5. A biometric authentication system, comprising: a controlled spot flash strobe that forms a narrow illuminating beam focused on an area of interest for a biometric authentication of a target in a monitored space, and maintains a resulting illuminated spot size and a uniform irradiance across said area of interest regardless of a distance of said target from said controlled spot flash strobe in order to deliver a constant amount of energy to said target irrespective of said distance, wherein said controlled spot flash strobe automatically reduces its power as said target moves closer to said controlled spot flash strobe in order to maintain a constant exposure value and provide for enhanced biometric authentication of said target; and a positioner that steers said narrow illuminating beam to point at said target in said monitored space; a light source that generates light; a diffuser located proximate to said light source; a concentrator located proximate to said diffuser; a lens located proximate to said concentrator; and a filter located proximate to said lens, whereby light generated by said light source passes through said diffuser, said concentrator, said lens and said filter to provide said narrow illuminating beam for biometric authentication of said target.

6. The system of claim 5 wherein: said diffuser collects said light from said light source and uniformly spreads said light over a small area said concentrator that projects said light into a focal plane of said lens, such that a zoom of said lens and a focus thereof permit said small area to be projected onto said target with a desired shape and focus; and wherein upon exiting said lens, said light passes through said filter, which blocks off an undesired portion of said light to thereby provide said narrow illuminating beam with a desired spectral distribution for biometric authentication of said target.

7. An agile illumination method for use in biometric authentication, said method comprising: forming a narrow illuminating beam utilizing a controlled spot flash strobe; and focusing said narrow illuminating beam on an area of interest for a biomethc authentication of a target in a monitored space, and maintains a resulting illuminated spot size and a uniform irradiance across said area of interest regardless of a distance of said target from said controlled spot flash strobe in order to deliver a constant amount of energy to said target irrespective of said distance, wherein said controlled spot flash strobe automatically reduces its power as said target moves closer to said controlled spot flash strobe in order to maintain a constant exposure value and provide for enhanced biomethc authentication of said target.

8. The method of claim 7 further comprising: utilizing a positioner to steer said narrow illuminating beam to point at said target in said monitored space.
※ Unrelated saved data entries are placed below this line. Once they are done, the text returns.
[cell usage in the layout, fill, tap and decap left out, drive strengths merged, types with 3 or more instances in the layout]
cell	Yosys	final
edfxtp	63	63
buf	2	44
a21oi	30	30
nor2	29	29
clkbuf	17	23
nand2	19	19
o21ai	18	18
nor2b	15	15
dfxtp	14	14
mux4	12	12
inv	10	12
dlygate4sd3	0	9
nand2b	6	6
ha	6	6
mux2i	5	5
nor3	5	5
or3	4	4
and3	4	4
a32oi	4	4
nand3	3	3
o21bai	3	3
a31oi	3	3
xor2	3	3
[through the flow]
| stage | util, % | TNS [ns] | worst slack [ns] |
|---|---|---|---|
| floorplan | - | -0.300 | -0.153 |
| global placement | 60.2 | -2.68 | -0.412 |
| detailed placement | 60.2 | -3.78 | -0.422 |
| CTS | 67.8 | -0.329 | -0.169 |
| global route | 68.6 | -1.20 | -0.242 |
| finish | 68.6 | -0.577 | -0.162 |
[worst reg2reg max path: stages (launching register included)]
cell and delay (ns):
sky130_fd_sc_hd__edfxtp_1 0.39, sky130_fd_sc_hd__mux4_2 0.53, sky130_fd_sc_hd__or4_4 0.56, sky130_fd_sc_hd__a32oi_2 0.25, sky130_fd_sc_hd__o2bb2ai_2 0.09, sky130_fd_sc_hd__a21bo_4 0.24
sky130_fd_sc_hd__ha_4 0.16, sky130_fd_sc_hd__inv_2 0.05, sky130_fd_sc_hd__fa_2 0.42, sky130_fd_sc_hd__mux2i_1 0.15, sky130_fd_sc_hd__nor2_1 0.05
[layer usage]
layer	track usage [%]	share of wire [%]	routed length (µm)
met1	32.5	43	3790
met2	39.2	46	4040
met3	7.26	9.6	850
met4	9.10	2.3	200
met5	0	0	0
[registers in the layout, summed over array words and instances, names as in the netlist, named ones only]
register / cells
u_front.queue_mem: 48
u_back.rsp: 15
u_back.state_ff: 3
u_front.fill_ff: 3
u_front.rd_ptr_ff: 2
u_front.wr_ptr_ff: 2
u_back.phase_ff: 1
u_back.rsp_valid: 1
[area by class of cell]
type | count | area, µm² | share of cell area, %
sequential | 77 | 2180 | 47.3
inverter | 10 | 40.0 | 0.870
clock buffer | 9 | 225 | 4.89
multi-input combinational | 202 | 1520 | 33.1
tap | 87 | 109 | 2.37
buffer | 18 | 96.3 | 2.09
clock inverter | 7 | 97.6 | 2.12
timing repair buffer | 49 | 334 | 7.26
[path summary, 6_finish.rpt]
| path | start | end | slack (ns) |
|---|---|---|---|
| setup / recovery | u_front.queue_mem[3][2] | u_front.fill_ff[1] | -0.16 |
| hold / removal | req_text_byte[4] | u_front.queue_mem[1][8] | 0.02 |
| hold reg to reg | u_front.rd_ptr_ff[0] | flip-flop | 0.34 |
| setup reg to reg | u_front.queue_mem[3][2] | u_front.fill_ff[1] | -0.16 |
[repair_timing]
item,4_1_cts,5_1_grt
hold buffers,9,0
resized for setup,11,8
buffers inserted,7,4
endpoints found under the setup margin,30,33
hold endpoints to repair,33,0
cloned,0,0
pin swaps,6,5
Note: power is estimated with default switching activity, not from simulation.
==> config.mk <==
export PLATFORM = sky130hd
export DESIGN_NAME = frame_validator_crc16_unit
export DESIGN_NICKNAME = d
export VERILOG_FILES = /design/src/fvc16_pkg.sv /design/src/frame_validator_crc16_unit.sv
export SDC_FILE = /design/constraint.sdc
export NUM_CORES = 1
export LEC_CHECK = 0
export ABC_CLOCK_PERIOD_IN_PS = 4600
export BUFFER_PORTS_ARGS = -buffer_cell sky130_fd_sc_hd__buf_2
export CAP_MARGIN = 25
export CORE_MARGIN = 4
export CORE_UTILIZATION = 30
export DETAILED_ROUTE_END_ITERATION = 7
export GPL_ROUTABILITY_DRIVEN = 0
export PLACE_DENSITY = 0.44
export SLEW_MARGIN = 20
export SYNTH_ARGS = -nofsm -noshare
export SYNTH_HDL_FRONTEND = slang
export SYNTH_SLANG_ARGS = --single-unit
==> constraint.sdc <==
create_clock -name clk -period 4.6 [get_ports clk]
set_clock_uncertainty 0.2 [all_clocks]
set_input_delay 0.23 -clock clk [delete_from_list [all_inputs] [get_ports clk]]
set_output_delay 0.23 -clock clk [all_outputs]
set_load 0.02 [all_outputs]
==> src/fvc16_pkg.sv <==
// ----------------------------------------------------------------------------
// fvc16_pkg
// Shared types, constants and the byte-wide CRC-16 update for the frame
// validator.
// ----------------------------------------------------------------------------
`default_nettype none

package fvc16_pkg;

    localparam int POS_W   = 6;
    localparam int BYTE_W  = 8;
    localparam int CRC_W   = 16;
    localparam int ERR_W   = 2;
    localparam int CFG_IDX_W = 2;

    typedef logic [BYTE_W-1:0] byte_t;
    typedef logic [CRC_W-1:0]  crc_t;
    typedef logic [ERR_W-1:0]  err_t;
    typedef logic [POS_W-1:0]  pos_t;
    typedef logic [CFG_IDX_W-1:0] cfg_idx_t;

    localparam crc_t CRC_INIT = 16'hFFFF;
    localparam crc_t CRC_POLY = 16'h1021;
    localparam crc_t CRC_TOP  = 16'h8000;

    localparam err_t ERR_NONE        = 2'd0;
    localparam err_t ERR_BAD_MAGIC   = 2'd1;
    localparam err_t ERR_BAD_VERSION = 2'd2;
    localparam err_t ERR_BAD_CRC     = 2'd3;

    localparam cfg_idx_t REG_FRAME_MAGIC      = 2'd0;
    localparam cfg_idx_t REG_PROTOCOL_VERSION = 2'd1;

    localparam byte_t MAGIC_RESET   = 8'h00;
    localparam byte_t VERSION_RESET = 8'h01;

    // Advance the CRC by one byte, most significant bit first.
    function automatic crc_t crc_byte(input crc_t crc_in, input byte_t data);
        crc_t c;
        c = crc_in ^ {data, 8'h00};
        for (int i = 0; i < BYTE_W; i++)
        begin
            if ((c & CRC_TOP) != '0)
            begin
                c = {c[CRC_W-2:0], 1'b0} ^ CRC_POLY;
            end
            else
            begin
                c = {c[CRC_W-2:0], 1'b0};
            end
        end
        return c;
    endfunction

endpackage

`default_nettype wire

==> src/frame_validator_crc16_unit.sv <==
// ----------------------------------------------------------------------------
// frame_validator_crc16_unit
// Checks fixed-length frames received one byte per request: magic, version
// and a little-endian CRC-16 (poly 0x1021, init 0xFFFF) over every byte before the CRC.
// ----------------------------------------------------------------------------
// Usage:
//   Byte channel (byte_valid/byte_ready): rx_byte plus frame_first, which
//   restarts the frame at position 0 and drops any partial frame.
//   Result channel (result_valid/result_ready): error_code and frame_ok,
//   one request per frame, produced by the frame's final byte only.
//   Config channel (cfg_valid/cfg_ready): cfg_index 0 sets the magic byte,
//   1 the protocol version; other indexes are ignored. cfg_ready is always
//   high. Write only while no frame is in progress.
// Timing:
//   A new byte may be accepted every cycle while byte_ready is high; a
//   held result lowers it. The result appears in the result register the
//   cycle after the final byte is accepted. Throughput is one byte per
//   cycle while no held result stalls the byte channel.
// Reset:
//   Position 0, CRC 0xFFFF, no error, magic 0x00, version 0x01, no result.
// Stall:
//   A held result blocks new bytes only while result_ready is low; when the
//   receiver takes it, a new byte is accepted in the same cycle.
// ----------------------------------------------------------------------------
`default_nettype none

module frame_validator_crc16_unit
    import fvc16_pkg::*;
#(
    parameter int FRAME_BYTES = 12
)
(
    input  wire logic           clk,
    input  wire logic           rst_n,

    input  wire logic           byte_valid,
    output logic                byte_ready,
    input  wire logic [7:0]     rx_byte,
    input  wire logic           frame_first,

    output logic                result_valid,
    input  wire logic           result_ready,
    output logic [1:0]          error_code,
    output logic                frame_ok,

    input  wire logic           cfg_valid,
    output logic                cfg_ready,
    input  wire logic [1:0]     cfg_index,
    input  wire logic [7:0]     cfg_data
);

    localparam pos_t CRC_LOW_POS = POS_W'(FRAME_BYTES - 2);

    pos_t  pos_reg,   pos_next;
    crc_t  crc_reg,   crc_next;
    err_t  err_reg,   err_next;
    byte_t low_reg,   low_next;
    byte_t magic_reg, version_reg;

    logic  result_valid_reg, result_valid_next;
    err_t  result_err_reg,   result_err_next;

    logic  accept;
    pos_t  pos_cur;
    crc_t  crc_cur;
    err_t  err_cur;
    err_t  err_chk;
    crc_t  crc_got;

    assign byte_ready   = !result_valid_reg || result_ready;
    assign accept       = byte_valid && byte_ready;
    assign cfg_ready    = 1'b1;
    assign result_valid = result_valid_reg;
    assign error_code   = result_err_reg;
    assign frame_ok     = (result_err_reg == ERR_NONE);

    always_comb
    begin
        pos_cur = frame_first ? '0 : pos_reg;
        crc_cur = frame_first ? CRC_INIT : crc_reg;
        err_cur = frame_first ? ERR_NONE : err_reg;
        crc_got = {rx_byte, low_reg};

        err_chk = err_cur;
        if (pos_cur == POS_W'(0) && rx_byte != magic_reg && err_cur == ERR_NONE)
        begin
            err_chk = ERR_BAD_MAGIC;
        end
        if (pos_cur == POS_W'(1) && rx_byte != version_reg && err_cur == ERR_NONE)
        begin
            err_chk = ERR_BAD_VERSION;
        end

        pos_next          = pos_reg;
        crc_next          = crc_reg;
        err_next          = err_reg;
        low_next          = low_reg;
        result_valid_next = result_valid_reg && !result_ready;
        result_err_next   = result_err_reg;

        if (accept)
        begin
            if (pos_cur < CRC_LOW_POS)
            begin
                crc_next = crc_byte(crc_cur, rx_byte);
                err_next = err_chk;
                pos_next = pos_cur + POS_W'(1);
            end
            else if (pos_cur == CRC_LOW_POS)
            begin
                low_next = rx_byte;
                err_next = err_chk;
                pos_next = pos_cur + POS_W'(1);
            end
            else
            begin
                // final byte: report and restart
                result_valid_next = 1'b1;
                result_err_next   = (crc_got != crc_cur && err_chk == ERR_NONE)
                                    ? ERR_BAD_CRC : err_chk;
                pos_next = '0;
                crc_next = CRC_INIT;
                err_next = ERR_NONE;
                low_next = '0;
            end
        end
    end

    always_ff @(posedge clk or negedge rst_n)
    begin
        if (!rst_n)
        begin
            pos_reg          <= '0;
            crc_reg          <= CRC_INIT;
            err_reg          <= ERR_NONE;
            low_reg          <= '0;
            result_valid_reg <= 1'b0;
            result_err_reg   <= ERR_NONE;
        end
        else
        begin
            pos_reg          <= pos_next;
            crc_reg          <= crc_next;
            err_reg          <= err_next;
            low_reg          <= low_next;
            result_valid_reg <= result_valid_next;
            result_err_reg   <= result_err_next;
        end
    end

    always_ff @(posedge clk or negedge rst_n)
    begin
        if (!rst_n)
        begin
            magic_reg   <= MAGIC_RESET;
            version_reg <= VERSION_RESET;
        end
        else if (cfg_valid && cfg_ready)
        begin
            unique case (cfg_index)
                REG_FRAME_MAGIC:      magic_reg   <= cfg_data;
                REG_PROTOCOL_VERSION: version_reg <= cfg_data;
                default:              ;
            endcase
        end
    end

    a_pos_in_frame: assert property (@(posedge clk) disable iff (!rst_n)
        int'(pos_reg) < FRAME_BYTES)
        else $error("byte position beyond frame length");

    a_first_advances: assert property (@(posedge clk) disable iff (!rst_n)
        (accept && frame_first) |=> (pos_reg == POS_W'(1)))
        else $error("frame start did not advance to position 1");

    a_result_from_byte: assert property (@(posedge clk) disable iff (!rst_n)
        $rose(result_valid) |-> $past(accept))
        else $error("result raised without an accepted byte");

    a_result_restarts: assert property (@(posedge clk) disable iff (!rst_n)
        $rose(result_valid) |-> (pos_reg == '0 && crc_reg == CRC_INIT))
        else $error("frame state not restarted after final byte");

endmodule

`default_nettype wire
9. The method of claim 7 further comprising configuring said controlled spot flash strobe to comprise: a light source that generates light; a diffuser located proximate to said light source; a concentrator located proximate to said diffuser; a lens located proximate to said concentrator; and a filter located proximate to said lens, whereby light generated by said light source passes through said diffuser, said concentrator, said lens and said filter to provide said narrow illuminating beam for biomethc authentication of said target.
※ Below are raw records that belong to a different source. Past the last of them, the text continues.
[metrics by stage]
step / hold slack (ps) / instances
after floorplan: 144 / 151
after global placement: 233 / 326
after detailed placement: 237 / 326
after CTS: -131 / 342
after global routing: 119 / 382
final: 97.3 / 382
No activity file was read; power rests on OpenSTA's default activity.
**config.mk**
```make
export PLATFORM = sky130hd
export DESIGN_NAME = mns_ctrl
export DESIGN_NICKNAME = d
export VERILOG_FILES = /design/src/mns_pkg.sv /design/src/mns_ctrl.sv
export SDC_FILE = /design/constraint.sdc
export NUM_CORES = 1
export LEC_CHECK = 0
export BUFFER_PORTS_ARGS = -buffer_cell sky130_fd_sc_hd__buf_2
export CAP_MARGIN = 30
export CORE_AREA = 2 2 50 52
export DETAILED_ROUTE_END_ITERATION = 7
export DIE_AREA = 0 0 52 54
export PLACE_DENSITY = 0.81
export SYNTH_ARGS = -nofsm -noshare
export SYNTH_HDL_FRONTEND = slang
export SYNTH_SLANG_ARGS = --single-unit
export TNS_END_PERCENT = 100
```
**constraint.sdc**
```tcl
create_clock -name clk_i -period 1.85 [get_ports clk_i]
set_input_delay 0.555 -clock clk_i [delete_from_list [all_inputs] [get_ports clk_i]]
set_output_delay 0.555 -clock clk_i [all_outputs]
set_load 0.02 [all_outputs]
```
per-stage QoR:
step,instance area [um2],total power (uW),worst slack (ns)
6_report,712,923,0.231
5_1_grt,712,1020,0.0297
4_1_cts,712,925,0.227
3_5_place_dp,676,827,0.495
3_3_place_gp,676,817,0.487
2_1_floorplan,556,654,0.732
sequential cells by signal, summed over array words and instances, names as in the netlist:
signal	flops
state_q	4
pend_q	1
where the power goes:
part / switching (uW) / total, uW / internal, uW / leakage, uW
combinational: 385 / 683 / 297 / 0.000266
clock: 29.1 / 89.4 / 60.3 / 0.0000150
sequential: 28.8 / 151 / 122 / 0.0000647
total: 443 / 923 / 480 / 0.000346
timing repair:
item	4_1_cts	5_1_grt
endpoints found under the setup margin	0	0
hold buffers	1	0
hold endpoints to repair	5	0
[config.mk]
export PLATFORM = sky130hd
export DESIGN_NAME = fragment_admission_policer_top
export DESIGN_NICKNAME = d
export VERILOG_FILES = /design/src/design/fap_pkg.sv /design/src/design/fap_datapath.sv /design/src/design/fap_ctrl.sv /design/src/design/fragment_admission_policer_top.sv
export SDC_FILE = /design/constraint.sdc
export NUM_CORES = 2
export LEC_CHECK = 0
export CAP_MARGIN = 20
export CORE_MARGIN = 2
export CORE_UTILIZATION = 49
export CTS_BUF_LIST = sky130_fd_sc_hd__clkbuf_8
export DETAILED_ROUTE_END_ITERATION = 7
export DONT_BUFFER_PORTS = 1
export SLEW_MARGIN = 20
export SYNTH_ARGS = -nofsm -noshare
export SYNTH_HDL_FRONTEND = slang
export SYNTH_SLANG_ARGS = --single-unit
[constraint.sdc]
create_clock -name clk -period 26.2 [get_ports clk]
set_input_delay 3.93 -clock clk [delete_from_list [all_inputs] [get_ports clk]]
set_output_delay 3.93 -clock clk [all_outputs]
set_load 0.01 [all_outputs]
File: src/sv/cdcw_pkg.sv
// Shared types, constants and helpers of the CAN drive command watchdog.
package cdcw_pkg;

  localparam int unsigned SERVO_CHANNELS_DEF = 8;
  localparam int unsigned MOTOR_CHANNELS_DEF = 4;
  localparam int unsigned QUEUE_DEPTH_DEF    = 2;

  localparam int unsigned ID_W      = 11;
  localparam int unsigned DLC_W     = 4;
  localparam int unsigned PAYLOAD_W = 64;
  localparam int unsigned CHAN_W    = 4;
  localparam int unsigned PULSE_W   = 12;
  localparam int unsigned LEVEL_W   = 16;
  localparam int unsigned LED_W     = 2;
  localparam int unsigned AGE_W     = 16;
  localparam int unsigned CFG_IDX_W = 2;
  localparam int unsigned CFG_W     = 16;

  localparam logic [ID_W-1:0]  ESTOP_ID    = 11'h000;
  localparam logic [ID_W-1:0]  RELEASE_ID  = 11'h001;
  localparam logic [DLC_W-1:0] RELEASE_DLC = 4'd3;
  localparam logic [DLC_W-1:0] MOTOR_DLC   = 4'd8;
  localparam logic [7:0]       REL_CHAR0   = 8'h63;
  localparam logic [7:0]       REL_CHAR1   = 8'h6c;
  localparam logic [7:0]       REL_CHAR2   = 8'h72;

  localparam logic [7:0]         SERVO_CODE_MAX = 8'd200;
  localparam logic [7:0]         SERVO_CODE_OFF = 8'd255;
  localparam logic [PULSE_W-1:0] PULSE_BASE_US  = 12'd500;
  localparam logic [PULSE_W-1:0] PULSE_STEP_US  = 12'd10;
  localparam logic [CHAN_W-1:0]  MOTOR_CHAN_BASE = 4'd8;
  localparam logic [AGE_W-1:0]   AGE_MAX        = 16'hffff;
  localparam logic [16:0]        DUTY_WRAP      = 17'h10000;
  localparam int unsigned        DUTY_SHIFT     = 15;

  localparam logic [ID_W-1:0]  SERVO_ID_RST = 11'd672;
  localparam logic [ID_W-1:0]  MOTOR_ID_RST = 11'd608;
  localparam logic [AGE_W-1:0] TIMEOUT_RST  = 16'd100;
  localparam logic [AGE_W-1:0] PWM_TOP_RST  = 16'd6649;

  typedef enum logic [CFG_IDX_W-1:0] {
    REG_SERVO_ID = 2'd0,
    REG_MOTOR_ID = 2'd1,
    REG_TIMEOUT  = 2'd2,
    REG_PWM_TOP  = 2'd3
  } cfg_reg_e;

  typedef enum logic [LED_W-1:0] {
    LED_IDLE   = 2'd0,
    LED_ACTIVE = 2'd1,
    LED_STOP   = 2'd2
  } led_e;

  typedef enum logic [2:0] {
    OP_NONE,
    OP_TICK,
    OP_STOP,
    OP_RELEASE,
    OP_SERVO,
    OP_MOTOR
  } op_e;

  typedef struct packed {
    op_e                  op;
    logic [PAYLOAD_W-1:0] payload;
  } cdcw_op_t;

  typedef struct packed {
    logic [ID_W-1:0]  servo_id;
    logic [ID_W-1:0]  motor_id;
    logic [AGE_W-1:0] timeout;
    logic [AGE_W-1:0] pwm_top;
  } cdcw_cfg_t;

  // Byte i of the payload, byte 0 being the most significant.
  function automatic logic [7:0] byte_at(logic [PAYLOAD_W-1:0] pl, int unsigned i);
    byte_at = pl[(7 - i) * 8 +: 8];
  endfunction

endpackage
10. The method of claim 9 wherein: said diffuser collects said light from said light source and uniformly spreads said light over a small area said concentrator that projects said light into a focal plane of said lens, such that a zoom of said lens and a focus thereof permit said small area to be projected onto said target with a desired shape and focus; and wherein upon exiting said lens, said light passes through said filter, which blocks off an undesired portion of said light to thereby provide said narrow illuminating beam for biometric authentication of said target.